[Task material]

### config.mk
export PLATFORM = sky130hd
export DESIGN_NAME = xor_keyed_length_deframer_unit_flat
export DESIGN_NICKNAME = d
export VERILOG_FILES = /design/src/hdl/xkld_pkg.sv /design/src/hdl/xkld_raw_if.sv /design/src/hdl/xkld_result_if.sv /design/src/hdl/xor_keyed_length_deframer_unit.sv /design/src/flat_wrapper.sv
export SDC_FILE = /design/constraint.sdc
export NUM_CORES = 1
export LEC_CHECK = 0
export ABC_AREA = 0
export BUFFER_PORTS_ARGS = -buffer_cell sky130_fd_sc_hd__buf_2
export CELL_PAD_IN_SITES_DETAIL_PLACEMENT = 1
export CELL_PAD_IN_SITES_GLOBAL_PLACEMENT = 1
export CORE_UTILIZATION = 49
export CTS_CLUSTER_DIAMETER = 30
export DETAILED_ROUTE_END_ITERATION = 10
export GPL_TIMING_DRIVEN = 0
export PLACE_DENSITY_LB_ADDON = 0.1
export SYNTH_ARGS = -nofsm -noshare
export SYNTH_HDL_FRONTEND = slang
export SYNTH_SLANG_ARGS = --single-unit
### constraint.sdc
create_clock -name clk -period 10.9 [get_ports clk]
set_clock_uncertainty 0.1 [all_clocks]
set_input_delay 0.545 -clock clk [delete_from_list [all_inputs] [get_ports clk]]
set_output_delay 0.545 -clock clk [all_outputs]
set_load 0.01 [all_outputs]
### src/hdl/xkld_pkg.sv
// ----------------------------------------------------------------------------
// xkld_pkg
// shared types and constants for the keyed length deframer
// ----------------------------------------------------------------------------
package xkld_pkg;

    localparam int KEY_BYTES = 16;

    localparam int KEY_IDX_W = 4;
    localparam int KEY_LEN_W = 5;
    localparam int KEY_VEC_W = 8 * KEY_BYTES;

    typedef enum logic [2:0] {
        PH_PREFIX = 3'd0,
        PH_BODY   = 3'd1,
        PH_DROP   = 3'd2
    } phase_t;

    typedef logic [2:0] kind_t;

    localparam kind_t K_PAYLOAD = 3'd0;
    localparam kind_t K_CODE    = 3'd1;
    localparam kind_t K_SHORT   = 3'd2;
    localparam kind_t K_TRUNC   = 3'd3;
    localparam kind_t K_SMALL   = 3'd4;

    typedef logic [1:0] cfg_index_t;

    localparam cfg_index_t CFG_KEY_LENGTH = 2'd0;
    localparam cfg_index_t CFG_KEY_LOW    = 2'd1;
    localparam cfg_index_t CFG_KEY_HIGH   = 2'd2;

endpackage

### src/hdl/xkld_raw_if.sv
// ----------------------------------------------------------------------------
// xkld_raw_if
// raw buffer byte channel: one byte and an end-of-buffer flag per beat
// ----------------------------------------------------------------------------
interface xkld_raw_if;

    logic       valid;
    logic       ready;
    logic [7:0] raw_byte;
    logic       buffer_end;

    modport source (output valid, output raw_byte, output buffer_end, input ready);
    modport sink   (input valid, input raw_byte, input buffer_end, output ready);

endinterface

### src/hdl/xkld_result_if.sv
// ----------------------------------------------------------------------------
// xkld_result_if
// result channel: payload byte, packet code or error per beat
// ----------------------------------------------------------------------------
interface xkld_result_if;

    logic        valid;
    logic        ready;
    logic [2:0]  kind;
    logic [31:0] value;
    logic        last;

    modport source (output valid, output kind, output value, output last, input ready);
    modport sink   (input valid, input kind, input value, input last, output ready);

endinterface

### src/hdl/xor_keyed_length_deframer_unit.sv
// ----------------------------------------------------------------------------
// xor_keyed_length_deframer_unit
// length-prefixed frame deframer with repeating-key xor descrambling
// ----------------------------------------------------------------------------
// Takes one raw byte per beat and returns at most one result per byte: the
// 32-bit packet code after the fourth body byte, then one payload byte per
// body byte, or an error (short prefix, truncated, length too small) with
// last set. The frame state and key index update in a single pass and the
// result lands in one output register, so a byte is accepted every cycle
// unless that register holds a result the sink has not taken. Results appear
// the cycle after the byte that causes them. The key registers may only be
// written while no byte is in flight.
module xor_keyed_length_deframer_unit (
    input  logic                  clk,
    input  logic                  rst_n,
    input  logic                  cfg_we,
    input  xkld_pkg::cfg_index_t  cfg_index,
    input  logic [63:0]           cfg_data,
    xkld_raw_if.sink              raw,
    xkld_result_if.source         result
);
    import xkld_pkg::*;

    logic [KEY_LEN_W-1:0] key_len_reg;
    logic [63:0]          key_low_reg;
    logic [63:0]          key_high_reg;

    phase_t               phase_reg, phase_next;
    logic [31:0]          pos_reg, pos_next;
    logic [31:0]          len_reg, len_next;
    logic [23:0]          acc_reg, acc_next;
    logic [KEY_IDX_W-1:0] kidx_reg, kidx_next;

    logic                 res_valid_reg;
    kind_t                res_kind_reg;
    logic [31:0]          res_value_reg;
    logic                 res_last_reg;

    logic                 emit;
    kind_t                emit_kind;
    logic [31:0]          emit_value;
    logic                 emit_last;

    logic                 accept;
    logic [KEY_VEC_W-1:0] key_vec;
    logic [KEY_LEN_W-1:0] used_len;
    logic [KEY_LEN_W-1:0] kidx_inc;
    logic [7:0]           decoded;
    logic [31:0]          len_gathered;
    logic [31:0]          final_pos;

    assign raw.ready = !res_valid_reg || result.ready;
    assign accept    = raw.valid && raw.ready;

    assign result.valid = res_valid_reg;
    assign result.kind  = res_kind_reg;
    assign result.value = res_value_reg;
    assign result.last  = res_last_reg;

    // configuration
    always_ff @(posedge clk or negedge rst_n)
    begin
        if (!rst_n)
        begin
            key_len_reg  <= '0;
            key_low_reg  <= '0;
            key_high_reg <= '0;
        end
        else if (cfg_we)
        begin
            case (cfg_index)
                CFG_KEY_LENGTH: key_len_reg  <= cfg_data[KEY_LEN_W-1:0];
                CFG_KEY_LOW:    key_low_reg  <= cfg_data;
                CFG_KEY_HIGH:   key_high_reg <= cfg_data;
                default:        ;
            endcase
        end
    end

    assign key_vec  = {key_high_reg, key_low_reg};
    assign used_len = (key_len_reg > KEY_LEN_W'(KEY_BYTES)) ? KEY_LEN_W'(KEY_BYTES)
                                                            : key_len_reg;
    assign kidx_inc = {1'b0, kidx_reg} + KEY_LEN_W'(1);
    assign decoded  = (used_len != '0) ? (raw.raw_byte ^ key_vec[{kidx_reg, 3'b000} +: 8])
                                       : raw.raw_byte;

    assign len_gathered = len_reg | ({24'b0, raw.raw_byte} << {pos_reg[1:0], 3'b000});
    assign final_pos    = len_reg - 32'd1;

    always_comb
    begin
        phase_next = phase_reg;
        pos_next   = pos_reg;
        len_next   = len_reg;
        acc_next   = acc_reg;
        kidx_next  = kidx_reg;
        emit       = 1'b0;
        emit_kind  = K_PAYLOAD;
        emit_value = '0;
        emit_last  = 1'b0;

        unique case (phase_reg)
            PH_PREFIX:
            begin
                len_next = len_gathered;
                if (pos_reg[1:0] != 2'd3)
                begin
                    pos_next = {30'b0, pos_reg[1:0]} + 32'd1;
                    if (raw.buffer_end)
                    begin
                        emit      = 1'b1;
                        emit_kind = K_SHORT;
                        emit_last = 1'b1;
                    end
                end
                else if (len_gathered < 32'd8)
                begin
                    emit      = 1'b1;
                    emit_kind = K_SMALL;
                    emit_last = 1'b1;
                end
                else if (raw.buffer_end)
                begin
                    emit      = 1'b1;
                    emit_kind = K_TRUNC;
                    emit_last = 1'b1;
                end
                else
                begin
                    phase_next = PH_BODY;
                    pos_next   = 32'd4;
                    acc_next   = '0;
                    kidx_next  = '0;
                end
                // any error closes the frame
                if (emit)
                begin
                    phase_next = raw.buffer_end ? PH_PREFIX : PH_DROP;
                    pos_next   = '0;
                    len_next   = '0;
                    acc_next   = '0;
                    kidx_next  = '0;
                end
            end
            PH_BODY:
            begin
                if (raw.buffer_end && (pos_reg < final_pos))
                begin
                    emit       = 1'b1;
                    emit_kind  = K_TRUNC;
                    emit_last  = 1'b1;
                    phase_next = PH_PREFIX;
                    pos_next   = '0;
                    len_next   = '0;
                    acc_next   = '0;
                    kidx_next  = '0;
                end
                else
                begin
                    if (used_len != '0)
                        kidx_next = (kidx_inc >= used_len) ? '0 : kidx_inc[KEY_IDX_W-1:0];
                    if (pos_reg < 32'd7)
                    begin
                        // positions 4..6 fill code bytes 0..2
                        acc_next = acc_reg | ({16'b0, decoded} << {pos_reg[1:0], 3'b000});
                    end
                    else
                    begin
                        emit       = 1'b1;
                        emit_kind  = (pos_reg == 32'd7) ? K_CODE : K_PAYLOAD;
                        emit_value = (pos_reg == 32'd7) ? {decoded, acc_reg}
                                                        : {24'b0, decoded};
                        emit_last  = (pos_reg == final_pos);
                    end
                    if (pos_reg >= final_pos)
                    begin
                        phase_next = raw.buffer_end ? PH_PREFIX : PH_DROP;
                        pos_next   = '0;
                        len_next   = '0;
                        acc_next   = '0;
                        kidx_next  = '0;
                    end
                    else
                        pos_next = pos_reg + 32'd1;
                end
            end
            default:
            begin
                if (raw.buffer_end)
                begin
                    phase_next = PH_PREFIX;
                    pos_next   = '0;
                    len_next   = '0;
                    acc_next   = '0;
                    kidx_next  = '0;
                end
                else
                    phase_next = PH_DROP;
            end
        endcase
    end

    always_ff @(posedge clk or negedge rst_n)
    begin
        if (!rst_n)
        begin
            phase_reg <= PH_PREFIX;
            pos_reg   <= '0;
            len_reg   <= '0;
            acc_reg   <= '0;
            kidx_reg  <= '0;
        end
        else if (accept)
        begin
            phase_reg <= phase_next;
            pos_reg   <= pos_next;
            len_reg   <= len_next;
            acc_reg   <= acc_next;
            kidx_reg  <= kidx_next;
        end
    end

    // result register, refilled in the same cycle the sink drains it
    always_ff @(posedge clk or negedge rst_n)
    begin
        if (!rst_n)
            res_valid_reg <= 1'b0;
        else if (accept)
            res_valid_reg <= emit;
        else if (result.ready)
            res_valid_reg <= 1'b0;
    end

    always_ff @(posedge clk)
    begin
        if (accept && emit)
        begin
            res_kind_reg  <= emit_kind;
            res_value_reg <= emit_value;
            res_last_reg  <= emit_last;
        end
    end

    a_body_len: assert property (@(posedge clk) disable iff (!rst_n)
        (phase_reg == PH_BODY) |-> (len_reg >= 32'd8))
        else $error("body phase with stated length below 8");

    a_body_pos: assert property (@(posedge clk) disable iff (!rst_n)
        (phase_reg == PH_BODY) |-> (pos_reg >= 32'd4 && pos_reg < len_reg))
        else $error("body position outside frame");

    a_prefix_pos: assert property (@(posedge clk) disable iff (!rst_n)
        (phase_reg != PH_BODY) |-> (pos_reg < 32'd4))
        else $error("prefix position out of range");

    a_no_overwrite: assert property (@(posedge clk) disable iff (!rst_n)
        accept |-> !(res_valid_reg && !result.ready))
        else $error("byte taken while result register stalled");

    a_error_last: assert property (@(posedge clk) disable iff (!rst_n)
        (res_valid_reg && (res_kind_reg == K_SHORT || res_kind_reg == K_TRUNC
                           || res_kind_reg == K_SMALL))
        |-> (res_last_reg && res_value_reg == 32'd0))
        else $error("error result without last or with nonzero value");

endmodule

### src/flat_wrapper.sv
// flat-port wrapper written by rule: the top's interface ports become plain ports
module xor_keyed_length_deframer_unit_flat import xkld_pkg::*;
  (clk, rst_n, cfg_we, cfg_index, cfg_data, raw_valid, raw_raw_byte, raw_buffer_end, raw_ready, result_valid, result_kind, result_value, result_last, result_ready);
  xkld_raw_if raw_i ();
  xkld_result_if result_i ();
  input  logic clk;
  input  logic rst_n;
  input  logic cfg_we;
  input  xkld_pkg::cfg_index_t cfg_index;
  input  logic [63:0] cfg_data;
  input wire logic [$bits(raw_i.valid)-1:0] raw_valid;
  input wire logic [$bits(raw_i.raw_byte)-1:0] raw_raw_byte;
  input wire logic [$bits(raw_i.buffer_end)-1:0] raw_buffer_end;
  output wire logic [$bits(raw_i.ready)-1:0] raw_ready;
  output wire logic [$bits(result_i.valid)-1:0] result_valid;
  output wire logic [$bits(result_i.kind)-1:0] result_kind;
  output wire logic [$bits(result_i.value)-1:0] result_value;
  output wire logic [$bits(result_i.last)-1:0] result_last;
  input wire logic [$bits(result_i.ready)-1:0] result_ready;
  assign raw_i.valid = raw_valid;
  assign raw_i.raw_byte = raw_raw_byte;
  assign raw_i.buffer_end = raw_buffer_end;
  assign raw_ready = raw_i.ready;
  assign result_valid = result_i.valid;
  assign result_kind = result_i.kind;
  assign result_value = result_i.value;
  assign result_last = result_i.last;
  assign result_i.ready = result_ready;
  xor_keyed_length_deframer_unit u_core (.clk(clk), .rst_n(rst_n), .cfg_we(cfg_we), .cfg_index(cfg_index), .cfg_data(cfg_data), .raw(raw_i), .result(result_i));
endmodule
## After elaboration in Yosys (flattened, before gate mapping)

Cells that the tools add are included.

| storage, ports and cells | value |
|---|---|
| flip-flop bits (word level) | 265 |
| input port bits | 80 |
| output and inout bits | 38 |
| logic and storage cells | 127 |

| operators by class | value |
|---|---|
| $add $sub $neg | 4 |
| magnitude comparators | 6 |
| eq/ne operators | 14 |
| shift-type cells | 3 |
| muxes and demuxes | 62 |
| bitwise gates (word level) | 5 |
| reduce and logical (&&, ||, !) cells | 20 |

Operator list:

| kind | number |
|---|---|
| $mux 32 | 10 |
| $mux 24 | 8 |
| $pmux 32 s2 | 2 |
| $shiftx 128x8->8 | 1 |
| $pmux 24 s2 | 1 |
| $mux 4 | 9 |
| $add 32x1->32 const B | 1 |
| $eq 32x3->1 const B | 1 |
| $eq 32x32->1 | 1 |
| $ge 32x32->1 | 1 |
| $lt 32x3->1 const B | 1 |
| $lt 32x32->1 | 1 |
| $lt 32x4->1 const B | 1 |
| $or 32x32->32 | 1 |
| $shl 8x5->32 | 1 |
| $sub 32x1->32 const B | 1 |
| $mux 3 | 10 |
| $or 24x24->24 | 1 |
| $shl 8x5->24 | 1 |
| $mux 8 | 2 |
| $pmux 3 s2 | 2 |
| $reduce_and 6->1 | 2 |
| $mux 1 | 11 |
| $ne 4x1->1 const B | 2 |
| 33 further kinds | 42 |

## Longest topological paths before layout

| depth | value |
|---|---|
| word-level depth | 10 |
| gate-level depth with buffers | 20 |
| mapped depth without buffers | 17 |

## Worst setup path after synthesis

Ideal clock, no wire load.

| path | value |
|---|---|
| path type | register -> register |
| start point | register u_core.len_reg[0] |
| end point | register u_core.res_kind_reg[0] (netlist: u_core.result.kind[0]) (enable) |
| setup time | 0.523 ns |
| arrival time | 7.150 ns |
| data required time | 10.277 ns |
| slack | 3.127 ns |
| cell stages (with the launch flop) | 14 |
| buffers on the path | 0 |
| period minus slack after synthesis | 7.773 ns |
| cell sequence | dfrtp_1 inv_1 ha_1 or4b_1 or4_1 or4_1 xor2_1 ha_1 nand4_1 nor3_1 a21boi_0 o41ai_2 a21oi_1 nor4_1 |

| between the ends | value |
|---|---|
| longest elaborated chain between the ends | 7 |

Ends and longest elaborated chain:

| item | line | source |
|---|---|---|
| from (decl) | xor_keyed_length_deframer_unit.sv:30 | `logic [31:0] len_reg, len_next;` |
| from (signal assigned) | xor_keyed_length_deframer_unit.sv:217 | `len_reg <= len_next;` |
| branches (longest 5 deep; another with $sub 32x1->32) | -- |  |
| $pmux 1 s2 (*) | xor_keyed_length_deframer_unit.sv:102 | `unique case (phase_reg)` |
| $logic_and 1x1->1 (*) | xor_keyed_length_deframer_unit.sv:236 | `if (accept && emit)` |
| to (signal assigned) | xor_keyed_length_deframer_unit.sv:238 | `res_kind_reg <= emit_kind;` |
| to (decl) | xor_keyed_length_deframer_unit.sv:35 | `kind_t res_kind_reg;` |

Every way passes the cells marked *. The select of a mux whose other input is x is not followed.
A chain may end at the register's enable or synchronous reset.

## Final worst setup path

| path | value |
|---|---|
| start point | register u_core.len_reg[0] |
| end point | register u_core.res_value_reg[19] (netlist: u_core.result.value[19]) (enable) |

| between the ends | value |
|---|---|
| longest elaborated chain between the ends | 7 |

Ends and longest elaborated chain:

| item | line | source |
|---|---|---|
| branches (longest 5 deep; another with $sub 32x1->32) | -- |  |
| $pmux 1 s2 (*) | xor_keyed_length_deframer_unit.sv:102 |  |
| $logic_and 1x1->1 (*) | xor_keyed_length_deframer_unit.sv:236 |  |
| to (signal assigned) | xor_keyed_length_deframer_unit.sv:239 | `res_value_reg <= emit_value;` |
| to (decl) | xor_keyed_length_deframer_unit.sv:36 | `logic [31:0] res_value_reg;` |

Marks and branches as above.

[/Task material]

> **Problem statement**
Within the data above, the span starting at the line containing "last, output ready);" and ending at the line containing "pass and the" is to be retyped exactly, with no other lines.

> **Reply**
    modport sink   (input valid, input kind, input value, input last, output ready);

endinterface

### src/hdl/xor_keyed_length_deframer_unit.sv
// ----------------------------------------------------------------------------
// xor_keyed_length_deframer_unit
// length-prefixed frame deframer with repeating-key xor descrambling
// ----------------------------------------------------------------------------
// Takes one raw byte per beat and returns at most one result per byte: the
// 32-bit packet code after the fourth body byte, then one payload byte per
// body byte, or an error (short prefix, truncated, length too small) with
// last set. The frame state and key index update in a single pass and the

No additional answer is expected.